The problem
When a line contains the string "cells", it counts once; give the total of such lines in the entries below and nothing else.

Input material
━━━━━━━━━━━━━━━━━━━━

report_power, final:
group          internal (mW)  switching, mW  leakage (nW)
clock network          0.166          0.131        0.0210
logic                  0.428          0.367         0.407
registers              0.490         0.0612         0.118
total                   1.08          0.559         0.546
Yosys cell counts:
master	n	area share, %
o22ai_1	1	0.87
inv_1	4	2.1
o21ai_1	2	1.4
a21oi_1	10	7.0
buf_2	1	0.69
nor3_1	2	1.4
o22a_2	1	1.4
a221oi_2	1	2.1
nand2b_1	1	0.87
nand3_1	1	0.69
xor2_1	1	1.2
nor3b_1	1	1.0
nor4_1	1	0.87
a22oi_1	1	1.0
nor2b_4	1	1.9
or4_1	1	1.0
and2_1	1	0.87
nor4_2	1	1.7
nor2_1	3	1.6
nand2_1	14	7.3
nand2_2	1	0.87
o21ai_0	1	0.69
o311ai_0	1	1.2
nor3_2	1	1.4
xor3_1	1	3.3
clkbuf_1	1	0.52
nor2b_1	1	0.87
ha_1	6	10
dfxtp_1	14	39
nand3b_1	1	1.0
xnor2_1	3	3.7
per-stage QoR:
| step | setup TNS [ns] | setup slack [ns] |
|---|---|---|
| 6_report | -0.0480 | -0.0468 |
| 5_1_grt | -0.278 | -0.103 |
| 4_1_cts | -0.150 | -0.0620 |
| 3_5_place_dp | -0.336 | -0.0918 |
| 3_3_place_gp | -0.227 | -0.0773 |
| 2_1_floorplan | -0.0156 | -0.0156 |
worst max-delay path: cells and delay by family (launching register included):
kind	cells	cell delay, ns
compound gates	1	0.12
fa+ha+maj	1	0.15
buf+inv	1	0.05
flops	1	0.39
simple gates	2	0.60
$ cat src/rtl/dsp_wdata_channel_pkg.sv
// Shared definitions for the write-data dispatcher: dispatcher states and
// the packed width of one buffered W beat.
package dsp_wdata_channel_pkg;

    typedef enum logic {
        ST_IDLE  = 1'b0,
        ST_BURST = 1'b1
    } dsp_wdata_state_e;

    // One buffered beat is {WDATA, WSTRB, WLAST}.
    function automatic int data_info_w(input int data_width);
        return data_width + data_width / 8 + 1;
    endfunction

endpackage

$ cat src/rtl/dsp_wdata_channel_fifo.sv
// Show-ahead FIFO: the head entry is presented on data_o without a read.
// Writes while full and reads while empty are ignored.
module dsp_wdata_channel_fifo #(
    parameter int WIDTH = 8,
    parameter int DEPTH = 16
) (
    input  logic             clk,
    input  logic             rst_n,
    input  logic [WIDTH-1:0] data_i,
    input  logic             wr_i,
    input  logic             rd_i,
    output logic [WIDTH-1:0] data_o,
    output logic             empty_o,
    output logic             full_o
);

    localparam int AW = $clog2(DEPTH);

    logic [WIDTH-1:0] mem [DEPTH];
    logic [AW:0]      wr_ptr_reg;
    logic [AW:0]      rd_ptr_reg;
    logic             wr_en;
    logic             rd_en;

    // Pointers carry one extra wrap bit to tell full from empty.
    assign empty_o = (wr_ptr_reg == rd_ptr_reg);
    assign full_o  = (wr_ptr_reg[AW] != rd_ptr_reg[AW]) &&
                     (wr_ptr_reg[AW-1:0] == rd_ptr_reg[AW-1:0]);
    assign wr_en   = wr_i & ~full_o;
    assign rd_en   = rd_i & ~empty_o;
    assign data_o  = mem[rd_ptr_reg[AW-1:0]];

    always_ff @(posedge clk) begin
        if (wr_en) begin
            mem[wr_ptr_reg[AW-1:0]] <= data_i;
        end
    end

    always_ff @(posedge clk or negedge rst_n) begin
        if (!rst_n) begin
            wr_ptr_reg <= '0;
            rd_ptr_reg <= '0;
        end else begin
            if (wr_en) begin
                wr_ptr_reg <= wr_ptr_reg + 1'b1;
            end
            if (rd_en) begin
                rd_ptr_reg <= rd_ptr_reg + 1'b1;
            end
        end
    end

endmodule

$ cat src/rtl/dsp_wdata_channel.sv
// Write-data dispatcher for one master port: buffers W beats and routes each
// burst, whole and in AW order, to the slave named by the AW slave-ID queue.
module dsp_wdata_channel
    import dsp_wdata_channel_pkg::*;
#(
    parameter int SLV_AMT         = 2,
    parameter int DATA_WIDTH      = 32,
    parameter int SLV_ID_W        = $clog2(SLV_AMT),
    parameter int DSP_WDATA_DEPTH = 16,
    parameter int DSP_AW_ID_DEPTH = 4
) (
    input  logic                           ACLK_i,
    input  logic                           ARESET_i,
    input  logic [DATA_WIDTH-1:0]          m_WDATA_i,
    input  logic [DATA_WIDTH/8-1:0]        m_WSTRB_i,
    input  logic                           m_WLAST_i,
    input  logic                           m_WVALID_i,
    output logic                           m_WREADY_o,
    input  logic [SLV_ID_W-1:0]            dsp_AW_slv_id_i,
    input  logic                           dsp_AW_push_i,
    output logic                           dsp_AW_full_o,
    output logic [DATA_WIDTH*SLV_AMT-1:0]  sa_WDATA_o,
    output logic [DATA_WIDTH/8*SLV_AMT-1:0] sa_WSTRB_o,
    output logic [SLV_AMT-1:0]             sa_WLAST_o,
    output logic [SLV_AMT-1:0]             sa_WVALID_o,
    input  logic [SLV_AMT-1:0]             sa_WREADY_i
);

    localparam int STRB_W = DATA_WIDTH / 8;
    localparam int INFO_W = data_info_w(DATA_WIDTH);

    logic                  rst_n;
    logic [INFO_W-1:0]     wfifo_din;
    logic [INFO_W-1:0]     wfifo_head;
    logic                  wfifo_wr;
    logic                  wfifo_rd;
    logic                  wfifo_empty;
    logic                  wfifo_full;
    logic [SLV_ID_W-1:0]   idq_head;
    logic                  idq_rd;
    logic                  idq_empty;
    logic                  idq_full;
    logic [DATA_WIDTH-1:0] head_data;
    logic [STRB_W-1:0]     head_strb;
    logic                  head_last;
    logic                  burst_valid;
    logic                  beat_hs;

    dsp_wdata_state_e      state_q;
    dsp_wdata_state_e      state_next;
    logic [SLV_ID_W-1:0]   cur_slv_q;
    logic [SLV_ID_W-1:0]   cur_slv_next;

    assign rst_n      = ~ARESET_i;
    assign m_WREADY_o = ~wfifo_full & ~ARESET_i;
    assign wfifo_wr   = m_WVALID_i & m_WREADY_o;
    assign wfifo_din  = {m_WDATA_i, m_WSTRB_i, m_WLAST_i};
    assign dsp_AW_full_o = idq_full;

    assign head_data = wfifo_head[INFO_W-1 -: DATA_WIDTH];
    assign head_strb = wfifo_head[STRB_W:1];
    assign head_last = wfifo_head[0];

    dsp_wdata_channel_fifo #(
        .WIDTH (INFO_W),
        .DEPTH (DSP_WDATA_DEPTH)
    ) fifo_wdata (
        .clk     (ACLK_i),
        .rst_n   (rst_n),
        .data_i  (wfifo_din),
        .wr_i    (wfifo_wr),
        .rd_i    (wfifo_rd),
        .data_o  (wfifo_head),
        .empty_o (wfifo_empty),
        .full_o  (wfifo_full)
    );

    dsp_wdata_channel_fifo #(
        .WIDTH (SLV_ID_W),
        .DEPTH (DSP_AW_ID_DEPTH)
    ) fifo_aw_id (
        .clk     (ACLK_i),
        .rst_n   (rst_n),
        .data_i  (dsp_AW_slv_id_i),
        .wr_i    (dsp_AW_push_i),
        .rd_i    (idq_rd),
        .data_o  (idq_head),
        .empty_o (idq_empty),
        .full_o  (idq_full)
    );

    assign burst_valid = (state_q == ST_BURST) & ~wfifo_empty;
    assign beat_hs     = burst_valid & sa_WREADY_i[cur_slv_q];
    assign wfifo_rd    = beat_hs;

    // Payload fans out to every slave; only the selected valid bit is raised.
    for (genvar gi = 0; gi < SLV_AMT; gi++) begin : g_slv
        assign sa_WDATA_o[gi*DATA_WIDTH +: DATA_WIDTH] = head_data;
        assign sa_WSTRB_o[gi*STRB_W +: STRB_W]         = head_strb;
        assign sa_WLAST_o[gi]  = head_last;
        assign sa_WVALID_o[gi] = burst_valid & (cur_slv_q == SLV_ID_W'(gi));
    end

    always_comb begin
        state_next   = state_q;
        cur_slv_next = cur_slv_q;
        idq_rd       = 1'b0;
        case (state_q)
            ST_IDLE: begin
                if (!idq_empty) begin
                    idq_rd       = 1'b1;
                    cur_slv_next = idq_head;
                    state_next   = ST_BURST;
                end
            end
            ST_BURST: begin
                // A queued ID lets the next burst start without a bubble.
                if (beat_hs && head_last) begin
                    if (!idq_empty) begin
                        idq_rd       = 1'b1;
                        cur_slv_next = idq_head;
                    end else begin
                        state_next = ST_IDLE;
                    end
                end
            end
        endcase
    end

    always_ff @(posedge ACLK_i or posedge ARESET_i) begin
        if (ARESET_i) begin
            state_q   <= ST_IDLE;
            cur_slv_q <= '0;
        end else begin
            state_q   <= state_next;
            cur_slv_q <= cur_slv_next;
        end
    end

endmodule
$ cat config.mk
export PLATFORM = sky130hd
export DESIGN_NAME = dsp_wdata_channel
export DESIGN_NICKNAME = d
export VERILOG_FILES = /design/src/rtl/dsp_wdata_channel_pkg.sv /design/src/rtl/dsp_wdata_channel_fifo.sv /design/src/rtl/dsp_wdata_channel.sv
export SDC_FILE = /design/constraint.sdc
export NUM_CORES = 1
export LEC_CHECK = 0
export CORE_MARGIN = 1
export CORE_UTILIZATION = 60
export CTS_CLUSTER_DIAMETER = 30
export CTS_CLUSTER_SIZE = 14
export DETAILED_ROUTE_END_ITERATION = 7
export GPL_TIMING_DRIVEN = 0
export PLACE_DENSITY = 0.89
export SETUP_SLACK_MARGIN = 0.02
export SYNTH_ARGS = -nofsm -noshare
export SYNTH_HDL_FRONTEND = slang
export SYNTH_HIERARCHICAL = 1
export SYNTH_SLANG_ARGS = --single-unit
$ cat constraint.sdc
create_clock -name ACLK_i -period 9.6 [get_ports ACLK_i]
set_clock_uncertainty 0.15 [all_clocks]
set_input_delay 2.4 -clock ACLK_i [delete_from_list [all_inputs] [get_ports ACLK_i]]
set_output_delay 2.4 -clock ACLK_i [all_outputs]
set_load 0.03 [all_outputs]
File: src/rtl/apb_sd_spi_ctrl.sv
// APB3 slave driving a mode-0 SPI master for the SD-card slot (up to 32 bits per transfer).
// Latency: APB zero-wait; n-bit transfer keeps busy high n*2*(DIV+1)+1 clk after the COUNT write.
// Backpressure: none on APB (pready=1); writes to COUNT/TXDATA/DIV are dropped while busy.
module apb_sd_spi_ctrl #(
    parameter logic [7:0] DIV_RESET = 8'd31,
    parameter int         MAX_BITS  = 32
) (
    input  logic        clk,
    input  logic        reset,
    input  logic [7:0]  apb_paddr,
    input  logic        apb_psel,
    input  logic        apb_penable,
    input  logic        apb_pwrite,
    input  logic [31:0] apb_pwdata,
    output logic [31:0] apb_prdata,
    output logic        apb_pready,
    output logic        spi_sck,
    output logic        spi_mosi,
    input  logic        spi_miso,
    output logic        spi_cs_n,
    output logic        irq
);
    localparam int IW = $clog2(MAX_BITS);

    typedef enum logic [1:0] {IDLE, LOW, HIGH, DONE} state_t;

    state_t              state;
    logic                cs;
    logic                irq_en;
    logic [7:0]          div;
    logic [MAX_BITS-1:0] txdata;
    logic [MAX_BITS-1:0] rxdata;
    logic [5:0]          count;
    logic [IW-1:0]       idx;
    logic [7:0]          hc;
    logic                busy;
    logic                done;

    logic                wr;
    logic [5:0]          addr;
    logic [5:0]          req_n;
    logic                unused_addr;

    assign wr          = apb_psel & apb_penable & apb_pwrite;
    assign addr        = apb_paddr[7:2];
    assign unused_addr = &{1'b0, apb_paddr[1:0]};
    // Requested bit count, clipped to the register width.
    assign req_n       = (apb_pwdata[5:0] > 6'(MAX_BITS)) ? 6'(MAX_BITS) : apb_pwdata[5:0];

    assign apb_pready  = 1'b1;
    assign spi_cs_n    = ~cs;
    assign irq         = done & irq_en;

    // Register read mux; unmapped addresses read all ones.
    always_comb begin
        apb_prdata = 32'h0;
        if (apb_psel) begin
            case (addr)
                6'd0:    apb_prdata = {30'h0, irq_en, cs};
                6'd1:    apb_prdata = {24'h0, div};
                6'd2:    apb_prdata = 32'(txdata);
                6'd3:    apb_prdata = 32'(rxdata);
                6'd4:    apb_prdata = {26'h0, count};
                6'd5:    apb_prdata = {30'h0, done, busy};
                default: apb_prdata = 32'hFFFF_FFFF;
            endcase
        end
    end

    // Register writes and the SCK sequencer; DONE sets done after any same-cycle clear.
    always_ff @(posedge clk) begin
        if (reset) begin
            state    <= IDLE;
            cs       <= 1'b0;
            irq_en   <= 1'b0;
            div      <= DIV_RESET;
            txdata   <= '0;
            rxdata   <= '0;
            count    <= 6'd0;
            idx      <= '0;
            hc       <= 8'd0;
            busy     <= 1'b0;
            done     <= 1'b0;
            spi_sck  <= 1'b0;
            spi_mosi <= 1'b0;
        end else begin
            if (wr) begin
                case (addr)
                    6'd0: begin
                        cs     <= apb_pwdata[0];
                        irq_en <= apb_pwdata[1];
                    end
                    6'd1: if (!busy) div <= apb_pwdata[7:0];
                    6'd2: if (!busy) txdata <= apb_pwdata[MAX_BITS-1:0];
                    6'd4: begin
                        if (!busy && req_n != 6'd0) begin
                            count    <= req_n;
                            idx      <= IW'(req_n - 6'd1);
                            rxdata   <= '0;
                            done     <= 1'b0;
                            busy     <= 1'b1;
                            state    <= LOW;
                            spi_sck  <= 1'b0;
                            spi_mosi <= txdata[IW'(req_n - 6'd1)];
                            hc       <= div;
                        end
                    end
                    6'd5: if (apb_pwdata[1]) done <= 1'b0;
                    default: ;
                endcase
            end

            case (state)
                LOW: begin
                    if (hc == 8'd0) begin
                        state   <= HIGH;
                        spi_sck <= 1'b1;
                        rxdata  <= {rxdata[MAX_BITS-2:0], spi_miso};
                        hc      <= div;
                    end else begin
                        hc <= hc - 8'd1;
                    end
                end
                HIGH: begin
                    if (hc == 8'd0) begin
                        spi_sck <= 1'b0;
                        count   <= count - 6'd1;
                        if (count == 6'd1) begin
                            state <= DONE;
                        end else begin
                            idx      <= idx - 1'b1;
                            spi_mosi <= txdata[idx - 1'b1];
                            hc       <= div;
                            state    <= LOW;
                        end
                    end else begin
                        hc <= hc - 8'd1;
                    end
                end
                DONE: begin
                    busy     <= 1'b0;
                    done     <= 1'b1;
                    spi_mosi <= 1'b0;
                    state    <= IDLE;
                end
                default: ;
            endcase
        end
    end
endmodule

━━━━━━━━━━━━━━━━━━━━

Your response
2